I don't remember the year she got her masters; I don't remember if I was at the graduation ceremony. I do remember seeing her in her academic hood, and I am pretty sure that she graduated with honors again.

My mother continued to teach fourth, fifth, or sixth grades in the Springfield district until she retired in 1981 with my dad because they wanted to travel and do things together rather than wait another five years. She was 60 years old.

She received yearly letters and cards until she died from not only the student teachers she'd mentored over the years, but also from so many of the students she taught, even back as far as Pleasant View. At least three of them came to her memorial service in 2005.

Her influence and skill as a classroom teacher garnered her district-wide recognition and praise, and her principals loved her. I was proud of her, my mother, the teacher Mrs. Kershaw.


Becky (Chandler) Aldridge said...

You mother was my fourth grade teacher at Pleasant View (1957-1958), and how I loved her! She told her fourth graders about life in Minnesota . . . about hot steam baths followed by dips into the cold, cold Great Lakes. I thought, How brave! And I still smile at this remark: Mrs. Kershaw adjusted the blinds in our classroom one day and announced to her fourth graders, who watched and listened with rapt attention, It takes people down here all day to buy a tube of toothpaste.
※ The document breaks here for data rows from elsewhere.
File: src/lock_types_pkg.sv
`default_nettype none

package lock_types_pkg;

    localparam int DIGIT_W     = 4;
    localparam int CODE_DIGITS = 20;  // Longest code the keypad can deliver
    localparam int DISP_DIGITS = 6;
    localparam int ATTEMPT_W   = 3;

    // One keypad key or one display position
    typedef logic [DIGIT_W-1:0] digit_t;

    // Digit 0 is the last key pressed, unused digits stay empty
    typedef digit_t [CODE_DIGITS-1:0] code_t;

    // Position 0 is the rightmost display digit
    typedef digit_t [DISP_DIGITS-1:0] disp_t;

    // Wrong codes since the last good code or long lockout
    typedef logic [ATTEMPT_W-1:0] attempts_t;

endpackage

`default_nettype wire

File: src/lock_cfg_pkg.sv
`default_nettype none

package lock_cfg_pkg;
    import lock_types_pkg::*;

    // Special keypad values
    localparam digit_t DIG_HASH    = 4'hB;
    localparam digit_t DIG_TIMEOUT = 4'hE;  // Keypad gave up waiting for keys
    localparam digit_t DIG_EMPTY   = 4'hF;

    // Display glyphs
    localparam digit_t DIG_MARK  = 4'hA;
    localparam digit_t DIG_BLANK = 4'hB;

    // All times in clock cycles
    localparam int DEBOUNCE_CYCLES    = 100;
    localparam int AUTO_LOCK_CYCLES   = 5000;
    localparam int OPEN_ALARM_CYCLES  = 5000;
    localparam int SHORT_BLOCK_CYCLES = 1000;
    localparam int LONG_BLOCK_CYCLES  = 30000;

    localparam int MAX_ATTEMPTS = 5;  // This wrong code starts the long lockout
    localparam int NUM_CODES    = 4;
    localparam int MIN_DIGITS   = 4;

    // Long lockout is the longest wait the shared timer has to hold
    localparam int TIMER_W    = $clog2(LONG_BLOCK_CYCLES);
    localparam int CODE_IDX_W = $clog2(NUM_CODES);

    // 1111, 2580, 0420 and 9753, typed left to right
    localparam code_t USER_CODES [NUM_CODES] = '{
        80'hFFFF_FFFF_FFFF_FFFF_1111,
        80'hFFFF_FFFF_FFFF_FFFF_2580,
        80'hFFFF_FFFF_FFFF_FFFF_0420,
        80'hFFFF_FFFF_FFFF_FFFF_9753
    };

endpackage

`default_nettype wire

File: src/cmp_if.sv
`timescale 1ns/100ps
`default_nettype none

// One comparison between code search and comparator
interface cmp_if import lock_types_pkg::*; ();

    logic  valid;     // Single-cycle request strobe
    code_t cand;      // Code typed by the user
    code_t ref_code;  // Stored code under test
    logic  done;      // One cycle after valid
    logic  ok;

    modport source (
        output valid, cand, ref_code,
        input  done, ok
    );

    modport target (
        input  valid, cand, ref_code,
        output done, ok
    );

endinterface

`default_nettype wire

File: src/search_if.sv
`timescale 1ns/100ps
`default_nettype none

// Search request from the door controller and its outcome
interface search_if import lock_types_pkg::*; ();

    logic  start;  // Single-cycle strobe, never repeated before done
    code_t code;
    logic  done;
    logic  match;  // Valid together with done

    modport source (
        output start, code,
        input  done, match
    );

    modport target (
        input  start, code,
        output done, match
    );

endinterface

`default_nettype wire

File: src/code_cmp.sv
`timescale 1ns/100ps
`default_nettype none

module code_cmp import lock_types_pkg::*; (
    input  logic  clk,
    input  logic  rst,
    cmp_if.target chk
);

    logic [CODE_DIGITS-1:0] digit_eq;

    // Padding digits take part too, so a longer code never matches a shorter one
    always_comb begin
        for (int i = 0; i < CODE_DIGITS; i++) begin
            digit_eq[i] = (chk.cand[i] == chk.ref_code[i]);
        end
    end

    always_ff @(posedge clk or posedge rst) begin
        if (rst) begin
            chk.done <= 1'b0;
        end else begin
            chk.done <= chk.valid;  // Fixed one-cycle answer
        end
    end

    always_ff @(posedge clk) begin
        if (chk.valid) begin
            chk.ok <= &digit_eq;
        end
    end

endmodule

`default_nettype wire

File: src/code_search.sv
`timescale 1ns/100ps
`default_nettype none

module code_search import lock_types_pkg::*, lock_cfg_pkg::*; (
    input  logic    clk,
    input  logic    rst,
    search_if.target req,
    cmp_if.source    chk
);

    logic                  busy;
    logic [CODE_IDX_W-1:0] idx;   // Stored code now being compared
    logic                  last;
    code_t                 cand_q;

    assign last = (idx == CODE_IDX_W'(NUM_CODES - 1));

    assign chk.cand     = cand_q;
    assign chk.ref_code = USER_CODES[idx];

    // Stop at the first hit or after the last stored code
    assign req.done  = chk.done && (chk.ok || last);
    assign req.match = chk.ok;

    always_ff @(posedge clk or posedge rst) begin
        if (rst) begin
            busy      <= 1'b0;
            idx       <= '0;
            chk.valid <= 1'b0;
        end else begin
            chk.valid <= 1'b0;
            if (req.start && !busy) begin
                busy      <= 1'b1;
                idx       <= '0;
                chk.valid <= 1'b1;
            end else if (chk.done) begin
                if (req.done) begin
                    busy <= 1'b0;
                end else begin
                    idx       <= idx + 1'b1;  // Try the next stored code
                    chk.valid <= 1'b1;
                end
            end
        end
    end

    // Candidate is held for the whole search
    always_ff @(posedge clk) begin
        if (req.start && !busy) begin
            cand_q <= req.code;
        end
    end

endmodule

`default_nettype wire

File: src/door_fsm.sv
`timescale 1ns/100ps
`default_nettype none

module door_fsm import lock_types_pkg::*, lock_cfg_pkg::*; (
    input  logic      clk,
    input  logic      rst,
    input  logic      door_open,
    input  logic      inside_btn,
    input  code_t     code,
    input  logic      code_valid,
    search_if.source  req,
    output logic      lock,
    output logic      beep,
    output logic      keypad_en,
    output logic      blocked,
    output attempts_t attempts
);

    typedef enum logic [3:0] {
        INIT,
        LOCKED,            // Closed and latched
        AJAR,              // Closed, latch released
        OPEN,
        CHECKING,          // Waiting for the code search
        PENALTY,           // Keypad blocked after a wrong code
        UNLOCK_DEBOUNCE,
        LOCK_DEBOUNCE,
        TIMEOUT_BEEP,
        OPEN_ALARM
    } state_t;

    state_t             state;
    logic [TIMER_W-1:0] timer;  // Shared by debounce, auto-lock, alarm and lockout
    logic [TIMER_W-1:0] block_limit;
    code_t              code_q;

    assign block_limit = (attempts >= attempts_t'(MAX_ATTEMPTS)) ?
                         TIMER_W'(LONG_BLOCK_CYCLES - 1) : TIMER_W'(SHORT_BLOCK_CYCLES - 1);

    assign req.code = code_q;

    always_ff @(posedge clk or posedge rst) begin
        if (rst) begin
            state     <= INIT;
            timer     <= '0;
            attempts  <= '0;
            req.start <= 1'b0;
        end else begin
            req.start <= 1'b0;
            case (state)
                INIT: begin
                    if (!door_open) state <= LOCKED;
                end
                LOCKED: begin
                    if (inside_btn) begin
                        state <= UNLOCK_DEBOUNCE;
                        timer <= '0;
                    end else if (code_valid) begin
                        if (code[0] == DIG_TIMEOUT) begin
                            state <= TIMEOUT_BEEP;
                        end else if (code[0] != DIG_HASH && code[0] != DIG_EMPTY &&
                                     code[MIN_DIGITS-1] != DIG_EMPTY) begin
                            state     <= CHECKING;
                            req.start <= 1'b1;
                        end
                    end
                end
                CHECKING: begin
                    if (req.done) begin
                        timer <= '0;
                        if (req.match) begin
                            state    <= AJAR;
                            attempts <= '0;
                        end else begin
                            state    <= PENALTY;
                            attempts <= attempts + 1'b1;
                        end
                    end
                end
                PENALTY: begin
                    if (timer >= block_limit) begin
                        state <= LOCKED;
                        // Count starts over after the long lockout
                        if (attempts >= attempts_t'(MAX_ATTEMPTS)) attempts <= '0;
                    end else begin
                        timer <= timer + 1'b1;
                    end
                end
                AJAR: begin
                    if (door_open) begin
                        state <= OPEN;
                        timer <= '0;
                    end else if (inside_btn) begin
                        state <= LOCK_DEBOUNCE;
                        timer <= '0;
                    end else if (timer >= TIMER_W'(AUTO_LOCK_CYCLES - 1)) begin
                        state <= LOCKED;  // Relock by itself
                    end else begin
                        timer <= timer + 1'b1;
                    end
                end
                OPEN: begin
                    if (!door_open) begin
                        state <= AJAR;
                        timer <= '0;
                    end else if (timer >= TIMER_W'(OPEN_ALARM_CYCLES - 1)) begin
                        state <= OPEN_ALARM;
                    end else begin
                        timer <= timer + 1'b1;
                    end
                end
                UNLOCK_DEBOUNCE: begin
                    if (!inside_btn) begin
                        timer <= '0;
                        if (timer >= TIMER_W'(DEBOUNCE_CYCLES - 1)) begin
                            state    <= AJAR;
                            attempts <= '0;
                        end else begin
                            state <= LOCKED;  // Released too early
                        end
                    end else if (timer < TIMER_W'(DEBOUNCE_CYCLES - 1)) begin
                        timer <= timer + 1'b1;
                    end
                end
                LOCK_DEBOUNCE: begin
                    if (!inside_btn) begin
                        timer <= '0;
                        if (timer >= TIMER_W'(DEBOUNCE_CYCLES - 1)) state <= LOCKED;
                        else state <= AJAR;  // Auto-lock wait restarts
                    end else if (timer < TIMER_W'(DEBOUNCE_CYCLES - 1)) begin
                        timer <= timer + 1'b1;
                    end
                end
                TIMEOUT_BEEP: state <= LOCKED;
                OPEN_ALARM: begin
                    if (!door_open) begin
                        state <= AJAR;
                        timer <= '0;
                    end
                end
                default: state <= INIT;
            endcase
        end
    end

    // Code is captured as the search starts
    always_ff @(posedge clk) begin
        if (state == LOCKED && code_valid) begin
            code_q <= code;
        end
    end

    assign lock      = state inside {LOCKED, CHECKING, PENALTY, UNLOCK_DEBOUNCE, TIMEOUT_BEEP};
    assign beep      = state inside {TIMEOUT_BEEP, OPEN_ALARM};
    assign keypad_en = state inside {LOCKED, CHECKING, TIMEOUT_BEEP};
    assign blocked   = (state == PENALTY);

endmodule

`default_nettype wire

File: src/door_lock_top.sv
`timescale 1ns/100ps
`default_nettype none

module door_lock_top import lock_types_pkg::*; (
    input  logic  clk,
    input  logic  rst,
    input  logic  door_open,   // High while the door is physically open
    input  logic  inside_btn,
    input  code_t code,
    input  logic  code_valid,  // Single-cycle strobe from the keypad
    output logic  lock,
    output logic  beep,
    output logic  keypad_en,
    output disp_t display
);

    logic      blocked;
    attempts_t attempts;

    search_if search_bus ();
    cmp_if    cmp_bus ();

    door_fsm door_fsm_i (
        .clk        (clk),
        .rst        (rst),
        .door_open  (door_open),
        .inside_btn (inside_btn),
        .code       (code),
        .code_valid (code_valid),
        .req        (search_bus),
        .lock       (lock),
        .beep       (beep),
        .keypad_en  (keypad_en),
        .blocked    (blocked),
        .attempts   (attempts)
    );

    code_search code_search_i (
        .clk (clk),
        .rst (rst),
        .req (search_bus),
        .chk (cmp_bus)
    );

    code_cmp code_cmp_i (
        .clk (clk),
        .rst (rst),
        .chk (cmp_bus)
    );

    lockout_display lockout_display_i (
        .blocked  (blocked),
        .attempts (attempts),
        .display  (display)
    );

endmodule

`default_nettype wire

File: src/lockout_display.sv
`timescale 1ns/100ps
`default_nettype none

module lockout_display import lock_types_pkg::*, lock_cfg_pkg::*; (
    input  logic      blocked,
    input  attempts_t attempts,
    output disp_t     display
);

    logic full;

    // Last allowed attempt lights every position
    assign full = (attempts >= attempts_t'(MAX_ATTEMPTS));

    // One mark per used attempt, filled from the right
    always_comb begin
        for (int i = 0; i < DISP_DIGITS; i++) begin
            if (blocked && (full || i < int'(attempts))) begin
                display[i] = DIG_MARK;
            end else begin
                display[i] = DIG_BLANK;
            end
        end
    end

endmodule

`default_nettype wire

File: config.mk
export PLATFORM = sky130hd
export DESIGN_NAME = door_lock_top
export DESIGN_NICKNAME = d
export VERILOG_FILES = /design/src/lock_types_pkg.sv /design/src/lock_cfg_pkg.sv /design/src/cmp_if.sv /design/src/search_if.sv /design/src/code_cmp.sv /design/src/code_search.sv /design/src/door_fsm.sv /design/src/door_lock_top.sv /design/src/lockout_display.sv
export SDC_FILE = /design/constraint.sdc
export NUM_CORES = 1
export LEC_CHECK = 0
export BUFFER_PORTS_ARGS = -buffer_cell sky130_fd_sc_hd__buf_2
export CELL_PAD_IN_SITES_DETAIL_PLACEMENT = 1
export CELL_PAD_IN_SITES_GLOBAL_PLACEMENT = 1
export CORE_MARGIN = 10
export CORE_UTILIZATION = 47
export DETAILED_ROUTE_END_ITERATION = 16
export PLACE_DENSITY = 0.89
export SLEW_MARGIN = 15
export SYNTH_ARGS = -nofsm -noshare
export SYNTH_HDL_FRONTEND = slang
export SYNTH_SLANG_ARGS = --single-unit
export TNS_END_PERCENT = 5
File: constraint.sdc
create_clock -name clk -period 6.2 [get_ports clk]
set_clock_uncertainty 0.15 [all_clocks]
set_input_delay 0.62 -clock clk [delete_from_list [all_inputs] [get_ports clk]]
set_output_delay 0.62 -clock clk [all_outputs]
set_load 0.01 [all_outputs]
After elaboration in Yosys (flattened, before gate mapping):

Index checks and enable logic that the tools add are counted.

* flip-flop bits (word level): 189
* input bits: 85

* $add $sub $neg: 3
* order comparisons: 12
* eq/ne operators: 50
* multiplexer cells: 61
* bitwise logic cells: 1
* reductions and logical operators: 34

Operators by type and width (count)
* 15-bit 2-to-1 mux: 11
* 80-bit binary-select mux with 2-bit select: 1
* 80-bit 2-to-1 mux: 2
* 15-bit case mux with 7 select lines: 1
* 4-bit equality test: 20
* 4-bit 2-to-1 mux: 15
* 4-bit case mux with 10 select lines: 1
* 3-bit 2-to-1 mux: 7
* 20-bit AND reduction: 1
* 2-bit != test (second input constant): 9
* 1-bit 2-to-1 mux: 17
* 4-bit by 3-bit equality test with 1-bit output (second input constant): 4
* 15-bit by 1-bit adder with 15-bit output (second input constant): 1
* 15-bit by 13-bit >= comparator with 1-bit output (second input constant): 1
* 15-bit >= comparator: 1
* 15-bit by 7-bit >= comparator with 1-bit output (second input constant): 1
* 15-bit by 7-bit < comparator with 1-bit output (second input constant): 1
* 4-bit equality test (second input constant): 3
* 4-bit != test (second input constant): 3
* 6-bit AND reduction: 2
* 1-bit logical AND: 11
* 2-bit 2-to-1 mux: 5
* 10-bit AND reduction: 1
* 3-bit case mux with 3 select lines: 1
* other kinds (24): 41

Logic depth before layout (Yosys ltp):

Gate-level depths: netlist (run 1).

* depth in word-level cells: 8
* mapped depth: 11
* mapped depth without buffers: 9

Cells and area by module:

From an unflattened synthesis (run 1), not the netlist that was laid out.

* cell total of the unflattened synthesis: 652
* area total of the unflattened synthesis: 8866.0 µm²

Modules (own cells, without submodules)
* door_fsm: instances 1, cells each 333, area an instance 4510.6 µm², seq. area each 2977.9 µm²
* code_search: instances 1, cells each 182, area an instance 3234.4 µm², seq. area each 2502.4 µm²
* code_cmp: instances 1, cells each 110, area an instance 930.9 µm², seq. area each 55.1 µm²
* lockout_display: instances 1, cells each 27, area an instance 190.2 µm², seq. area each 0.0 µm²

Worst setup path before layout (run 1):

Ideal clock, no wire load.

* path kind: register to register
* from: reg code_search_i.busy
* to: reg code_search_i.cand_q (netlist bit code_search_i.chk.cand[0]), enable pin
* arrival: 4043 ps
* required time: 5515 ps
* slack: 1472 ps
* cell stages (with the launch flop): 2
* buffers on the path: 0
* cell sequence: dfrtp_1 -> nor2b_1

* word-level cells in the longest chain between the ends: 2

RTL lines
* start: declaration: line code_search.sv:11 `logic busy;`
* start signal: assignment: line code_search.sv:27 `busy <= 1'b0;`
* start signal: assignment: line code_search.sv:33 `busy <= 1'b1;`
* start signal: assignment: line code_search.sv:38 `busy <= 1'b0;`
* 1-bit logical NOT: line code_search.sv:49 `if (req.start && !busy) begin`
* 1-bit logical AND: line code_search.sv:49
* end signal: assignment: line code_search.sv:50 `cand_q <= req.code;`
* end: declaration: line code_search.sv:14 `code_t cand_q;`

No other way between the ends.
A chain may end at the register's enable or synchronous reset.

Final worst setup path (run 1):

* from: reg door_fsm_i.attempts[0]
* to: reg door_fsm_i.timer[0]

* word-level cells in the longest chain between the ends: 5

RTL lines
* start: declaration: line door_fsm.sv:16 `output attempts_t attempts`
* start signal: assignment: line door_fsm.sv:76 `attempts <= attempts + 1'b1;`
* 3-bit >= comparator: line door_fsm.sv:37 `assign block_limit = (attempts >= attempts_t'(MAX_ATTEMPTS)) ?`
* 15-bit 2-to-1 mux: line door_fsm.sv:37
* 15-bit >= comparator: line door_fsm.sv:81 `if (timer >= block_limit) begin`
* 2-bit != test (no line)
* 6-bit AND reduction (no line)
* end signal: assignment: line door_fsm.sv:86 `timer <= timer + 1'b1;`
* end signal: assignment: line door_fsm.sv:99 `timer <= timer + 1'b1;`
* end signal: assignment: line door_fsm.sv:109 `timer <= timer + 1'b1;`
* end: declaration: line door_fsm.sv:33 `logic [TIMER_W-1:0] timer;`

No other way between the ends.

==> impl_metrics.json, run 1 <==
{
  "cp_top_family": "simple AND/OR/NAND/NOR gates",
  "min_path_type": "input port to async pin",
  "diodes": 0,
  "r2r_start": "door_fsm_i.attempts[0]$_DFFE_PP0P_",
  "post-route-drc-count": 0,
  "powerDensity_mw_per_mm2": 393,
  "die_area_mm2": 0.0215,
  "portBuffers": 93,
  "grt_pass1_wl_um": 28700,
  "cts_hold_buf": 0,
  "fp.dieH_um": 146,
  "critPathKind": "flip-flop to flip-flop",
  "gp_congestion": 0.936,
  "crit_path_top_delay_cell": "nor3_2",
  "avgSynthCellArea_um2": 15.0,
  "grt_pass1_vias": 5104,
  "synth_seq_area_share_pct": 73.6,
  "max-vdd-ir-drop_v": 0.000379,
  "clkSinkCount": 189,
  "fmax_mhz": 253,
  "routed_wl_um": 18000,
  "syn2layout_area_growth_pct": 16.2,
  "yosys_warnings": 0,
  "fin_crit_ns": 3.95,
  "drtIter0Drc": 410,
  "r2r_cells": 9,
  "rows": 46,
  "worst-path-buf-inv": 1,
  "ios": 112,
  "cp_max_fo": 12,
  "nets": 689,
  "max_slew_margin_pct": 28.4,
  "cts-htree-levels": 4,
  "num_vias": 4581,
  "rsz0062_at_grt": "false",
  "cts.clk_slew.worst_paths_ns": 0.07,
  "grt_antenna_before_repair": 0,
  "finalPower_mw": 3.43,
  "ant_nets": 0,
  "grt_start_max_net_pins": 81,
  "critPathArrivalTime_ns": 4.17,
  "status": "finished clean",
  "yosys_register_bits": 189,
  "ys_types": 66,
  "numCtsBuffers": 17,
  "syn-cell-area_mm2": 0.00752,
  "tns_ns": 0,
  "ys.flop_type": "edfxtp_1",
  "placed_cell_area_mm2": 0.00811,
  "synth-edff-count": 161,
  "cts_setup_buffers": 0,
  "clk_latency_ns": 0.43,
  "critPathMaxStageDelay_ns": 0.72,
  "cts_tree": "done",
  "final_common_cell": "edfxtp_1",
  "drv_cap": 0,
  "worstMarginPinSlew_ns": 1.07,
  "grt-ovfl-total": 0,
  "setup_viol": 0,
  "core_area_mm2": 0.0158,
  "reg2reg_slack_ns": 2.25,
  "final_cell_mix": "edfxtp_1, buf_2, nor2_1",
  "final_core_util_pct": 55.4,
  "reg2reg_to": "door_fsm_i.timer[0]$_DFFE_PP0P_",
  "grt_usage_pct": 17.0,
  "fin_area_mm2": 0.00874,
  "final_max_slew_viol_count": 0,
  "worst-endpoint-required_ns": 6.42,
  "start_util_pct": 47.7,
  "via_per_inst": 5.57,
  "crit_path_start_kind": "flip-flop",
  "post_cts_resized": 0,
  "hpwlAfterDp_um": 12600,
  "dieWidth_um": 146,
  "syn_inst": 500,
  "layout-drive-gt1-share_pct": 24.1,
  "clockBufferDepth": 2,
  "async_flop_share_pct": 14.8,
  "firstDrtPassIters": 5,
  "endpoint_kind": "flip-flop",
  "hold_viol_final": 0,
  "wl_per_cell_um": 21.8,
  "finalCritPeriodShare_pct": 63.8,
  "path_cells": "o21ai_1, inv_1, ha_1, a31o_1, o311ai_1, o221ai_1, or3_1, nor3_2, mux2_2",
  "p_leak_nw": 3.26,
  "clock-root-buffer": "clkbuf_16"
}
per-layer routing:
metal	share of wire (%)	wire length, um	GRT usage (%)	vias up
li1	-	-	-	2097
met1	38	6740	18.4	2301
met2	55	9850	31.3	162
met3	6.2	1120	4.82	21
met4	1.4	244	5.16	0
met5	0	0	0	-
I believe that was the sum total of discussion on that subject. . . :-) I grew to appreciate the comment and have wondered, as an adult, what might have prompted it! I'm so glad to have found your memories of your mother . . . among my mother's papers, I've found a mimeographed Christmas greeting sent in 1957 from the school to families, with teachers' names listed . . . hoping to find information about Mrs. Kershaw, I googled "marjorie Kershaw teacher pleasant view" and find in your lines about your mother the reacher I remember . . . wise, intelligent, determined, kind.

Beth said...

Becky, she loved you and considered you one of her all-time favorite students. I believe you gave her a book of poetry one year, and I thought I still had it on my shelves, but a quick look did not turn it up. I am so glad you liked my story about Mother. Thank you. I think we're about the same age, you and I. I turned 10 that year, about fourth grade age.

And I have no idea what she meant about the toothpaste, but it sounds like her.

I still have letters and pictures from those years in her things. I miss her every day, and it's been eight years in October since she died.

Becky said...

It makes me feel so good to read that Mrs. Kershaw loved me, too. . . . I felt her respect . . . she asked me to record attendance in her classroom each day, and I responded to that trust as only a fourth-grader in the 50's might have . . . so proud at having been asked to "keep the books," as our principal, smiling, referred to it. . . .

That Mrs. Kershaw respected all of her students came through loud and clear, and it's fair to say that many of her students made an obvious effort to follow her example in showing kindness to each other; our classroom was orderly and conducive to learning.

I learned much in fourth grade . . . and I believe it was that year in which we were treated to bowls of home-made ambrosia following our study of Greek mythology.

The "toothpaste" story was only a blip in an otherwise nose-to-the-grindstone year . . . we wasted no time in fourth grade. But it's one of those random things that this child found compelling and thought-provoking.

I would like to take credit for having given your mother the book of poetry but don't recall having done that. -I moved to Mesa, Arizona, in '71, following my marriage, and have lived in Mesa all of the past 42 years.

I understand how you miss your mother. . . . My mom died a year and a half ago, and I learned that it is more difficult than I might have imagined to let go of a good mother.